250 psi isn't all that unusual either for brush fires. If we are running long trunk lines off of a Mark 3 pump, high pressures are pretty common. I have seen hose lays up 500 foot hills here that had 250 at the pump just due to gravity. If you ever want to see friction loss in action, work some wildland fires out here in the western US. 1,000 foot 1 1/2" trunk lines are pretty common on bigger project fires.
If you are running that kind of pressure on a 200 foot preconnect line though, someone should check out the S-211 Portable Pumps and Water Use for wildland firefighting course. I can't think of a reason to do that. Most of it is up close working from the flanks or black. I could be missing something though, it wouldn't be the first time.

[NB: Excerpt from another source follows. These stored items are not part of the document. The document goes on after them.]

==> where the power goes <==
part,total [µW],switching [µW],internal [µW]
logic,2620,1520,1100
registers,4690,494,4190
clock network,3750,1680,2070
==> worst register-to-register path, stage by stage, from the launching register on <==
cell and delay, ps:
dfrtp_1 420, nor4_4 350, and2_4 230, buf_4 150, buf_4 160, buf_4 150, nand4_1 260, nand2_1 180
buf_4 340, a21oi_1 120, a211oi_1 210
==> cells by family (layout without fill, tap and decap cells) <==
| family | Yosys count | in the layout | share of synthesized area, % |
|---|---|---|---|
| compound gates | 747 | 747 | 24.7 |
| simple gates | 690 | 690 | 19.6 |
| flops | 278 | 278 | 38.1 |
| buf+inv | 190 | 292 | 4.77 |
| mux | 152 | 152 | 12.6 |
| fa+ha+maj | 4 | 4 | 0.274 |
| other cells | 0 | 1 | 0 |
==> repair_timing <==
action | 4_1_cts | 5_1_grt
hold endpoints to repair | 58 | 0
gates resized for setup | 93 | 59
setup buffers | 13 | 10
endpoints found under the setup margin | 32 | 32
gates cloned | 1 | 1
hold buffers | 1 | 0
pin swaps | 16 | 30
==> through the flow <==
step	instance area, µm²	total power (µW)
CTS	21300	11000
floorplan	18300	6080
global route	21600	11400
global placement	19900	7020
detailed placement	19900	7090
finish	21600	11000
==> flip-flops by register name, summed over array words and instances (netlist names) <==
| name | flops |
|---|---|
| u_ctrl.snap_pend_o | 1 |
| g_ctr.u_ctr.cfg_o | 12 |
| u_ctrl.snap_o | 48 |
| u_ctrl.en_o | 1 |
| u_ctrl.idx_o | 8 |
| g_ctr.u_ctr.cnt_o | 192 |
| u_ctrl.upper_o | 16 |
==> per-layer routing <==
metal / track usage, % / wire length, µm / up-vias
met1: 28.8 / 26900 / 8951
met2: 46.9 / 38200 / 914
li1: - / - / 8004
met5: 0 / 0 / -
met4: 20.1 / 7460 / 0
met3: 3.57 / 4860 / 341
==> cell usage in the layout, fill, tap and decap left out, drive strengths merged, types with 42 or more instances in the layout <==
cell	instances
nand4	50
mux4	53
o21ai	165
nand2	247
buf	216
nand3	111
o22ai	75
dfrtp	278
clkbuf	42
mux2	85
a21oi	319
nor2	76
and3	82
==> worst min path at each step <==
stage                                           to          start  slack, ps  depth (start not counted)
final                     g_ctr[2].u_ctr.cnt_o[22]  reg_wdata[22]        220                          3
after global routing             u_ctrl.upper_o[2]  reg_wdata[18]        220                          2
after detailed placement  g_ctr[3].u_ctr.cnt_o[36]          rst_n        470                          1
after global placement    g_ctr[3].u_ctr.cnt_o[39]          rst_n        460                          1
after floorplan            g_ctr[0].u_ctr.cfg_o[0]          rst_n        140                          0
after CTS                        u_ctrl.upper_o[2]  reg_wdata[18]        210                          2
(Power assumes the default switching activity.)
`src/rtl/reduce_pkg.sv`:
```
package reduce_pkg;
  typedef enum logic [1:0] {
    PK_LOAD = 2'd0,
    PK_REQ  = 2'd1,
    PK_RES  = 2'd2,
    PK_RSV  = 2'd3
  } pk_type_e;

  typedef enum logic [1:0] {
    PM_ALLOC  = 2'd0,
    PM_LOOKUP = 2'd1,
    PM_UPDATE = 2'd2
  } pm_op_e;

  typedef enum logic [2:0] {
    ST_IDLE,
    ST_PMREQ,
    ST_PMWAIT,
    ST_SEND,
    ST_PARK,
    ST_FAN
  } disp_state_e;
endpackage

```
`src/rtl/reduce_hash.sv`:
```
module reduce_hash #(
  parameter int PORT_W = 2
) (
  input  logic [PORT_W-1:0] key_name,
  input  logic [PORT_W-1:0] key_ctx,
  output logic [PORT_W-1:0] port
);
  // low bits of name XOR context give the successor sub-queue
  always_comb port = key_name ^ key_ctx;
endmodule

```
`src/rtl/reduce_id_pick.sv`:
```
module reduce_id_pick #(
  parameter int NAME_W  = 8,
  parameter int MAX_IDS = 4,
  localparam int IDX_W  = $clog2(MAX_IDS)
) (
  input  logic [MAX_IDS*NAME_W-1:0] ids,
  input  logic [IDX_W-1:0]          idx,
  output logic [NAME_W-1:0]         id
);
  always_comb begin
    id = '0;
    for (int i = 0; i < MAX_IDS; i++) begin
      if (idx == IDX_W'(i)) id = ids[i*NAME_W +: NAME_W];
    end
  end
endmodule

```
`src/rtl/reduce_dispatch.sv`:
```
module reduce_dispatch
  import reduce_pkg::*;
#(
  parameter int NAME_W  = 8,
  parameter int CTX_W   = 4,
  parameter int DATA_W  = 32,
  parameter int PORTS   = 4,
  parameter int MAX_IDS = 4,
  localparam int PORT_W = $clog2(PORTS),
  localparam int IDX_W  = $clog2(MAX_IDS),
  localparam int CNT_W  = $clog2(MAX_IDS + 1)
) (
  input  logic                      clk,
  input  logic                      rst_n,
  input  logic                      in_valid,
  output logic                      in_ready,
  input  logic                      in_transit,
  input  logic [1:0]                in_type,
  input  logic [NAME_W-1:0]         in_name,
  input  logic [CTX_W-1:0]          in_ctx,
  input  logic [DATA_W-1:0]         in_data,
  output logic                      pm_req_valid,
  input  logic                      pm_req_ready,
  output logic [1:0]                pm_req_op,
  output logic [NAME_W-1:0]         pm_req_name,
  output logic [CTX_W-1:0]          pm_req_ctx,
  output logic [DATA_W-1:0]         pm_req_data,
  input  logic                      pm_rsp_valid,
  input  logic                      pm_rsp_hit,
  input  logic                      pm_rsp_is_value,
  input  logic                      pm_rsp_requested,
  input  logic [DATA_W-1:0]         pm_rsp_value,
  input  logic [CNT_W-1:0]          pm_rsp_id_cnt,
  input  logic [MAX_IDS*NAME_W-1:0] pm_rsp_ids,
  output logic                      ws_valid,
  input  logic                      ws_ready,
  output logic [NAME_W-1:0]         ws_name,
  output logic [CTX_W-1:0]          ws_ctx,
  output logic [DATA_W-1:0]         ws_data,
  output logic                      out_valid,
  input  logic                      out_ready,
  output logic [1:0]                out_type,
  output logic [NAME_W-1:0]         out_name,
  output logic [CTX_W-1:0]          out_ctx,
  output logic [DATA_W-1:0]         out_data,
  output logic [PORT_W-1:0]         out_port
);

  disp_state_e state_q, state_d;

  logic [1:0]                type_q;
  logic [NAME_W-1:0]         name_q;
  logic [CTX_W-1:0]          ctx_q;
  logic [DATA_W-1:0]         data_q;
  logic [DATA_W-1:0]         val_q;
  logic                      res_q, res_d;
  logic                      fan_q, fan_d;
  logic [CNT_W-1:0]          cnt_q;
  logic [IDX_W-1:0]          idx_q, idx_d;
  logic [MAX_IDS*NAME_W-1:0] ids_q;
  logic [NAME_W-1:0]         fan_id;
  logic [CNT_W-1:0]          cnt_clamp;

  logic pkt_en, rsp_take, idx_en;

  assign pkt_en   = in_valid && in_ready;
  assign rsp_take = (state_q == ST_PMWAIT) && pm_rsp_valid;
  assign cnt_clamp = (pm_rsp_id_cnt > CNT_W'(MAX_IDS)) ? CNT_W'(MAX_IDS) : pm_rsp_id_cnt;

  // next-state logic
  always_comb begin
    state_d = state_q;
    res_d   = res_q;
    fan_d   = fan_q;
    idx_d   = idx_q;
    idx_en  = 1'b0;
    unique case (state_q)
      ST_IDLE: begin
        if (in_valid) begin
          res_d = 1'b0;
          if (in_transit || in_type == PK_RSV) state_d = ST_SEND;
          else                                 state_d = ST_PMREQ;
        end
      end
      ST_PMREQ: begin
        if (pm_req_ready) state_d = (type_q == PK_RES) ? ST_IDLE : ST_PMWAIT;
      end
      ST_PMWAIT: begin
        if (pm_rsp_valid) begin
          if (type_q == PK_LOAD) begin
            state_d = pm_rsp_hit ? ST_IDLE : ST_SEND;
          end else if (!pm_rsp_hit) begin
            state_d = ST_SEND;
          end else if (pm_rsp_is_value) begin
            res_d   = 1'b1;
            state_d = ST_SEND;
          end else begin
            fan_d   = !pm_rsp_requested && (cnt_clamp != '0);
            state_d = ST_PARK;
          end
        end
      end
      ST_SEND: begin
        if (out_ready) state_d = ST_IDLE;
      end
      ST_PARK: begin
        if (ws_ready) begin
          idx_d   = '0;
          idx_en  = 1'b1;
          state_d = fan_q ? ST_FAN : ST_IDLE;
        end
      end
      ST_FAN: begin
        if (out_ready) begin
          if (CNT_W'(idx_q) + CNT_W'(1) == cnt_q) begin
            state_d = ST_IDLE;
          end else begin
            idx_d  = idx_q + IDX_W'(1);
            idx_en = 1'b1;
          end
        end
      end
      default: state_d = ST_IDLE;
    endcase
  end

  // state and control registers
  always_ff @(posedge clk or negedge rst_n) begin
    if (!rst_n) begin
      state_q <= ST_IDLE;
      res_q   <= 1'b0;
      fan_q   <= 1'b0;
      idx_q   <= '0;
    end else begin
      state_q <= state_d;
      res_q   <= res_d;
      fan_q   <= fan_d;
      if (idx_en) idx_q <= idx_d;
    end
  end

  // packet and response holding registers, written only on handshakes
  always_ff @(posedge clk or negedge rst_n) begin
    if (!rst_n) begin
      type_q <= '0;
      name_q <= '0;
      ctx_q  <= '0;
      data_q <= '0;
      val_q  <= '0;
      cnt_q  <= '0;
      ids_q  <= '0;
    end else begin
      if (pkt_en) begin
        type_q <= in_type;
        name_q <= in_name;
        ctx_q  <= in_ctx;
        data_q <= in_data;
      end
      if (rsp_take) begin
        val_q <= pm_rsp_value;
        cnt_q <= cnt_clamp;
        ids_q <= pm_rsp_ids;
      end
    end
  end

  reduce_id_pick #(.NAME_W(NAME_W), .MAX_IDS(MAX_IDS)) id_pick_i (
    .ids (ids_q),
    .idx (idx_q),
    .id  (fan_id)
  );

  reduce_hash #(.PORT_W(PORT_W)) hash_i (
    .key_name (out_name[PORT_W-1:0]),
    .key_ctx  (out_ctx[PORT_W-1:0]),
    .port     (out_port)
  );

  // channel drive
  always_comb begin
    in_ready     = (state_q == ST_IDLE);
    pm_req_valid = (state_q == ST_PMREQ);
    unique case (type_q)
      PK_LOAD: pm_req_op = PM_ALLOC;
      PK_REQ:  pm_req_op = PM_LOOKUP;
      default: pm_req_op = PM_UPDATE;
    endcase
    pm_req_name = name_q;
    pm_req_ctx  = ctx_q;
    pm_req_data = data_q;
    ws_valid    = (state_q == ST_PARK);
    ws_name     = name_q;
    ws_ctx      = ctx_q;
    ws_data     = data_q;
    out_valid   = (state_q == ST_SEND) || (state_q == ST_FAN);
    out_ctx     = ctx_q;
    if (state_q == ST_FAN) begin
      out_type = PK_REQ;
      out_name = fan_id;
      out_data = {{(DATA_W-NAME_W){1'b0}}, name_q};
    end else if (res_q) begin
      out_type = PK_RES;
      out_name = name_q;
      out_data = val_q;
    end else begin
      out_type = type_q;
      out_name = name_q;
      out_data = data_q;
    end
  end


  reset_idle_chk: assert property (@(posedge clk) $rose(rst_n) |-> in_ready && !out_valid && !pm_req_valid && !ws_valid);


  one_channel_chk: assert property (@(posedge clk) disable iff (!rst_n)
    $countones({out_valid, pm_req_valid, ws_valid}) <= 1);


  busy_block_chk: assert property (@(posedge clk) disable iff (!rst_n)
    (out_valid || pm_req_valid || ws_valid) |-> !in_ready);


  out_hold_chk: assert property (@(posedge clk) disable iff (!rst_n)
    out_valid && !out_ready |=> out_valid && $stable(out_name) && $stable(out_type) && $stable(out_data) && $stable(out_ctx));


  pm_hold_chk: assert property (@(posedge clk) disable iff (!rst_n)
    pm_req_valid && !pm_req_ready |=> pm_req_valid && $stable(pm_req_op) && $stable(pm_req_name) && $stable(pm_req_data));


  update_done_chk: assert property (@(posedge clk) disable iff (!rst_n)
    pm_req_valid && pm_req_ready && pm_req_op == 2'd2 |=> in_ready);


  port_hash_chk: assert property (@(posedge clk) disable iff (!rst_n)
    out_valid |-> out_port == (out_name[1:0] ^ out_ctx[1:0]));

endmodule

```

WELL YOU NEED TO TEST ALL OF YOU HOSE. WHAT SIZE HOSE ARE WORKIN WITH? 1 1/2 HOSE IS GOOD FOR I.A BRUSH FIRE AND 1 INCH IS GOOD FOR MOP UP. AND ONE MORE THING TEST THE HOSE AT 300 PSI. ANY ?'S HIT ME UP.
Even with pressure testing, dry rot can set in pretty quickly. It's just one of those things, ya know? And if your using foam and the line happens not to flush all the way.... boom. Just a few thoughts.
We normally don't fight brush fires unless they are close to a residence,which in this case was.We run 2 and a half inch hose lines.We usually use 2 men to hold a hose if we have the man power.I usually throw the nozzle over my shoulder which I know is not "By The Book" as some would say.But its also that rubber junk if you ask me the rubber is not as good as the cloth.